吕芝莹坐在茶几前,不一会儿,花厅里就茶香四溢。
这亲密又轻松的氛围让出外三年的姜岱阳差点控制不了心里的激动,此景是身在外地的他一直惦记想念的。
他垂下眼,端起花梨木桌上的茶盏喝了一口,调整翻涌的心绪后,侃侃而谈这些年的打拼,以及午夜梦回时,总想着回来看他们,但又想要做出更多的成绩,时日一久便练就一身本领,看人、看帐及管人都很上手。
如今几个地方如彦城、真定、甘州、南昌都有寻宝坊、晨光车行及船行、晨光镖局,营利极好,赚来的钱除了大半存入钱庄外,就是购置店铺及田庄,店铺有的是转做些小牛意,有的租人,至于田庄,就完全租给当地农人,进益也算丰厚。
他手下有多名管事,帐册大约三个月至半年交一回帐,凭借这些年的经商经验,分工分酬,适时给予职权,加上他找来的都是能人,将他的产业打理得有声有色,日进斗金,而一切能成功,井然有序,他都将这些经营得宜的功劳归功于养父的倾囊相授。
前世姜侑牺牲他一人,将他的财产,尤其是寻宝坊的巨额利润拿去做人情交际。
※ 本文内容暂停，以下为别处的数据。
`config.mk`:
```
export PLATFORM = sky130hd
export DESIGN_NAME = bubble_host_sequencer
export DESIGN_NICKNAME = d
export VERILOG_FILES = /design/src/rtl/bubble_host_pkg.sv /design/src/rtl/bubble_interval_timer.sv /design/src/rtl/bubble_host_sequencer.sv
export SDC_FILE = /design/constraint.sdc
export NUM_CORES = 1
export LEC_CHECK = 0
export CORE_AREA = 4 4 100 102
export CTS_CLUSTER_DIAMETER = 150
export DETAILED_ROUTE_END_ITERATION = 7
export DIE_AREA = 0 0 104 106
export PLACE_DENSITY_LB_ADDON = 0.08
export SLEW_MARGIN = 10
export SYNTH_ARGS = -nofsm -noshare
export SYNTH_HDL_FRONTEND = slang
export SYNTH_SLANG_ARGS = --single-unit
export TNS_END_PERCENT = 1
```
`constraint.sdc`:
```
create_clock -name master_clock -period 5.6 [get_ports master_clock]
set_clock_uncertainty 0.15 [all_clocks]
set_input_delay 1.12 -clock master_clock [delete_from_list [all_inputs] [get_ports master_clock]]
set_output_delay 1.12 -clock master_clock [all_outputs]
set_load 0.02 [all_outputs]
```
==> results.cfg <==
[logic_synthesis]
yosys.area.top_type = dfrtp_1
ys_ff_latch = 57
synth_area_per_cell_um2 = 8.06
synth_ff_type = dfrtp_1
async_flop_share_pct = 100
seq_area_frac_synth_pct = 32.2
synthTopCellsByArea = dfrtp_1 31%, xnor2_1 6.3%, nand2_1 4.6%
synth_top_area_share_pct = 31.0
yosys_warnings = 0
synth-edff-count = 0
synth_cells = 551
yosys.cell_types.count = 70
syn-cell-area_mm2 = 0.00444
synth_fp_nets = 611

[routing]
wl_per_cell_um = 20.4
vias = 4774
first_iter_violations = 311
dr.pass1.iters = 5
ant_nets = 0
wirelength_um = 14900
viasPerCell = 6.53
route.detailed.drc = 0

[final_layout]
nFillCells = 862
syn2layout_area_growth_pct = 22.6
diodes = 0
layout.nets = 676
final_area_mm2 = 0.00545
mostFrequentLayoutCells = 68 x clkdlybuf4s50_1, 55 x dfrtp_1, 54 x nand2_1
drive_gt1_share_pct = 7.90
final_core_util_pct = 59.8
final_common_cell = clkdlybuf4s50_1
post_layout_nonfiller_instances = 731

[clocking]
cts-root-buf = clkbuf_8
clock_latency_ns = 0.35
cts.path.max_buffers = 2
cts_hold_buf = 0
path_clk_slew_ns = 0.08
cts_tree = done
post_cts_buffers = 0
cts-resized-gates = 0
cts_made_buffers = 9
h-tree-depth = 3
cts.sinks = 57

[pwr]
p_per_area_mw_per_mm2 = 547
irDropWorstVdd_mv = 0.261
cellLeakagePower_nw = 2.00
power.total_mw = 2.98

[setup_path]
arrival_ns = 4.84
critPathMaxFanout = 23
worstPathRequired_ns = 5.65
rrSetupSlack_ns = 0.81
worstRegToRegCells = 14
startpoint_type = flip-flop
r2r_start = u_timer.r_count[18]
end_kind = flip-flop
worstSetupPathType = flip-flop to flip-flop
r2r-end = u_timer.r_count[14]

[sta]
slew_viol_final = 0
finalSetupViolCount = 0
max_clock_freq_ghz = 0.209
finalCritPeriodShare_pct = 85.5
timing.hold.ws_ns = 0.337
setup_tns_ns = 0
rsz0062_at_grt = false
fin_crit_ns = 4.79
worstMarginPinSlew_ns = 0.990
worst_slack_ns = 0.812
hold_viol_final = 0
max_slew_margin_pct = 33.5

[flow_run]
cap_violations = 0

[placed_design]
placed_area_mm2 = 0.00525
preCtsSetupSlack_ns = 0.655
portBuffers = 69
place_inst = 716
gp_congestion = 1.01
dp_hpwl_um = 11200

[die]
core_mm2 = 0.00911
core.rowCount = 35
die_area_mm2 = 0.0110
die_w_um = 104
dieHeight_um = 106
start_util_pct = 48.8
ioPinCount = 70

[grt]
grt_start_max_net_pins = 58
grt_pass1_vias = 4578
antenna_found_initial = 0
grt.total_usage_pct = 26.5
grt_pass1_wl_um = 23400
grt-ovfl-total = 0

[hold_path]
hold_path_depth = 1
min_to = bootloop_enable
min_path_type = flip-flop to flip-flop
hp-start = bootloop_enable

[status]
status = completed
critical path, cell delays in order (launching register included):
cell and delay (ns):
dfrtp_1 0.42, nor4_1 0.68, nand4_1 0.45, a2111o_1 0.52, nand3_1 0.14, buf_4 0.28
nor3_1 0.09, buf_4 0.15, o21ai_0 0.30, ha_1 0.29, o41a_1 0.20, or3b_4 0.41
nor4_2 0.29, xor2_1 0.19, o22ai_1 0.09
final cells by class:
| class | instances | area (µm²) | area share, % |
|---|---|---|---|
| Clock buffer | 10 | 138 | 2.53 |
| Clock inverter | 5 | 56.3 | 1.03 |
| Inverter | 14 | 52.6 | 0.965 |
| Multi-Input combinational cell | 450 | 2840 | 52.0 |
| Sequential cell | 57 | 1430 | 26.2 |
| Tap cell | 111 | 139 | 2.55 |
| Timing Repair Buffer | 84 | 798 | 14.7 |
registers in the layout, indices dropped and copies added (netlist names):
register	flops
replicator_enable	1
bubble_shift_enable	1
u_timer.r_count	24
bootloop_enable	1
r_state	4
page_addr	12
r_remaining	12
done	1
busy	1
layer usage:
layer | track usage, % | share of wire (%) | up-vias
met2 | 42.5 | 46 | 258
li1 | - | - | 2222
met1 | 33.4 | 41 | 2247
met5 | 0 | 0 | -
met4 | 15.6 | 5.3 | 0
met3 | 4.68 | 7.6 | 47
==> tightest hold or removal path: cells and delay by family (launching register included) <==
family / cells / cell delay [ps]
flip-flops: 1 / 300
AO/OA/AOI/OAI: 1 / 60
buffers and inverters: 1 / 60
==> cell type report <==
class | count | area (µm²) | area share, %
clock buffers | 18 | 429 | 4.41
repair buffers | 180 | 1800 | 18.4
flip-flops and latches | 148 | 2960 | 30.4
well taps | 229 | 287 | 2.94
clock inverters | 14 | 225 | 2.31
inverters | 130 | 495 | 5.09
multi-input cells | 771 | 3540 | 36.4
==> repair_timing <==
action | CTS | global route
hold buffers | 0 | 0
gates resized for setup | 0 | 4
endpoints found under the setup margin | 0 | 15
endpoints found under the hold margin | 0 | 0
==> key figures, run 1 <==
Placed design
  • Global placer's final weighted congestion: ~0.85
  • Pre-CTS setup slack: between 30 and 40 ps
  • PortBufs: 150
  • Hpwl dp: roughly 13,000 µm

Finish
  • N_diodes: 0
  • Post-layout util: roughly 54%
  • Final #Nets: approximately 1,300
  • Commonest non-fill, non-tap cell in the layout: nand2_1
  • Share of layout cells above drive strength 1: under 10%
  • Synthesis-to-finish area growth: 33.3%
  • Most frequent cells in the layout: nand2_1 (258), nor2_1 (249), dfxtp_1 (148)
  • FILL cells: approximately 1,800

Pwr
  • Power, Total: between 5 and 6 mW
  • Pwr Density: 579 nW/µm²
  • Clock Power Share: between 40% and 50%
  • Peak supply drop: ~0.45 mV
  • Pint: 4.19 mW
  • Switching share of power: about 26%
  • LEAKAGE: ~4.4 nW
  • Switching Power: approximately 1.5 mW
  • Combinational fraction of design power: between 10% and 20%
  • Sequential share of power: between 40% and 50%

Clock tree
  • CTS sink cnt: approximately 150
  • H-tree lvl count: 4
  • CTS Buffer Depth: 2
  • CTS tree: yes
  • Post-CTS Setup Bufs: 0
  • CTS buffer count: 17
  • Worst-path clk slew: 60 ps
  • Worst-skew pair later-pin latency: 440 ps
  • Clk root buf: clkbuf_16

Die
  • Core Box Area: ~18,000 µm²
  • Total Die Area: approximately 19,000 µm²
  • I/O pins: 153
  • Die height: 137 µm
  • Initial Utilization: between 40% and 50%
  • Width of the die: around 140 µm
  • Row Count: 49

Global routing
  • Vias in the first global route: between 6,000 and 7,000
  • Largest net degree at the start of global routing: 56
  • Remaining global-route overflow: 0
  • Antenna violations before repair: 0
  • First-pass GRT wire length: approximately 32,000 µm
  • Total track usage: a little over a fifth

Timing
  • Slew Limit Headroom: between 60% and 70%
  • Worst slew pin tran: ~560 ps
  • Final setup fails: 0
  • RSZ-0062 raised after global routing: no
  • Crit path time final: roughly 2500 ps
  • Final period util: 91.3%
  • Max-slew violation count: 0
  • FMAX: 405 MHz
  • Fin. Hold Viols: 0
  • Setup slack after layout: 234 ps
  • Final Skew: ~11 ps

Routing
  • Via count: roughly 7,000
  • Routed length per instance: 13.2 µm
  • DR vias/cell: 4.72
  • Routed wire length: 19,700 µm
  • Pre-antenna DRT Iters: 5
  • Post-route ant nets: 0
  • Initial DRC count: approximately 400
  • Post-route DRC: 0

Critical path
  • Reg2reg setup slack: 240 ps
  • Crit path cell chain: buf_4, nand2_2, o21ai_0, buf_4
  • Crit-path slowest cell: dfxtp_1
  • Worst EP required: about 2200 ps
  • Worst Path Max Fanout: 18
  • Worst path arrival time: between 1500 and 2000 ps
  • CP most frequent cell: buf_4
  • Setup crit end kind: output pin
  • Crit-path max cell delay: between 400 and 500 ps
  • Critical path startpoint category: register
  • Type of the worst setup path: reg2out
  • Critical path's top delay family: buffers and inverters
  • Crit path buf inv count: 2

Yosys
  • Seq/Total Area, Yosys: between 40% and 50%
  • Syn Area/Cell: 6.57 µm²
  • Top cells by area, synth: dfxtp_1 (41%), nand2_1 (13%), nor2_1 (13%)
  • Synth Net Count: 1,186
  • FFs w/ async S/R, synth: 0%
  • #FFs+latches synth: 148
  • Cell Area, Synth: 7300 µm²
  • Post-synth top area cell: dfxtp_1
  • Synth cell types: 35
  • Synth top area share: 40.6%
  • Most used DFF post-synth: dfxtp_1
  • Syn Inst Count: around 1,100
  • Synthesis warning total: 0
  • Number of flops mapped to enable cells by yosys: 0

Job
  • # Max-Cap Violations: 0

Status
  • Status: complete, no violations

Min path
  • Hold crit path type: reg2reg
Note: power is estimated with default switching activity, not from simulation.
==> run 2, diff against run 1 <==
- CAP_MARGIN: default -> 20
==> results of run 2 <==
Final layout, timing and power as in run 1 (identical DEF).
为了搭上海贸这艘船,愿意合作的可不乏皇族贵人,姜家那些废物因而各有成就,庆安伯府更是蒸蒸日上,重新回到权贵圈中。
这一世,他积极培养人手,文武俱有,也掌握各地资讯,绝不让自己再落入前世那四面楚歌又悲惨的地步。
方辰堂严肃惯了,但养子有此成就,他真心高兴,眉眼间柔和许多,“长江后浪推前浪,你的成就比父亲好,不必客气,你真的很好。”
两世以来第一次得到养父正面肯定,姜岱阳喉间酸涩,暗暗吸气。
“真的,弟弟很好,大哥虽在内宅,但小厮说了,弟弟的种种事迹在穆城内外都传开了。”方泓逸也引以为豪。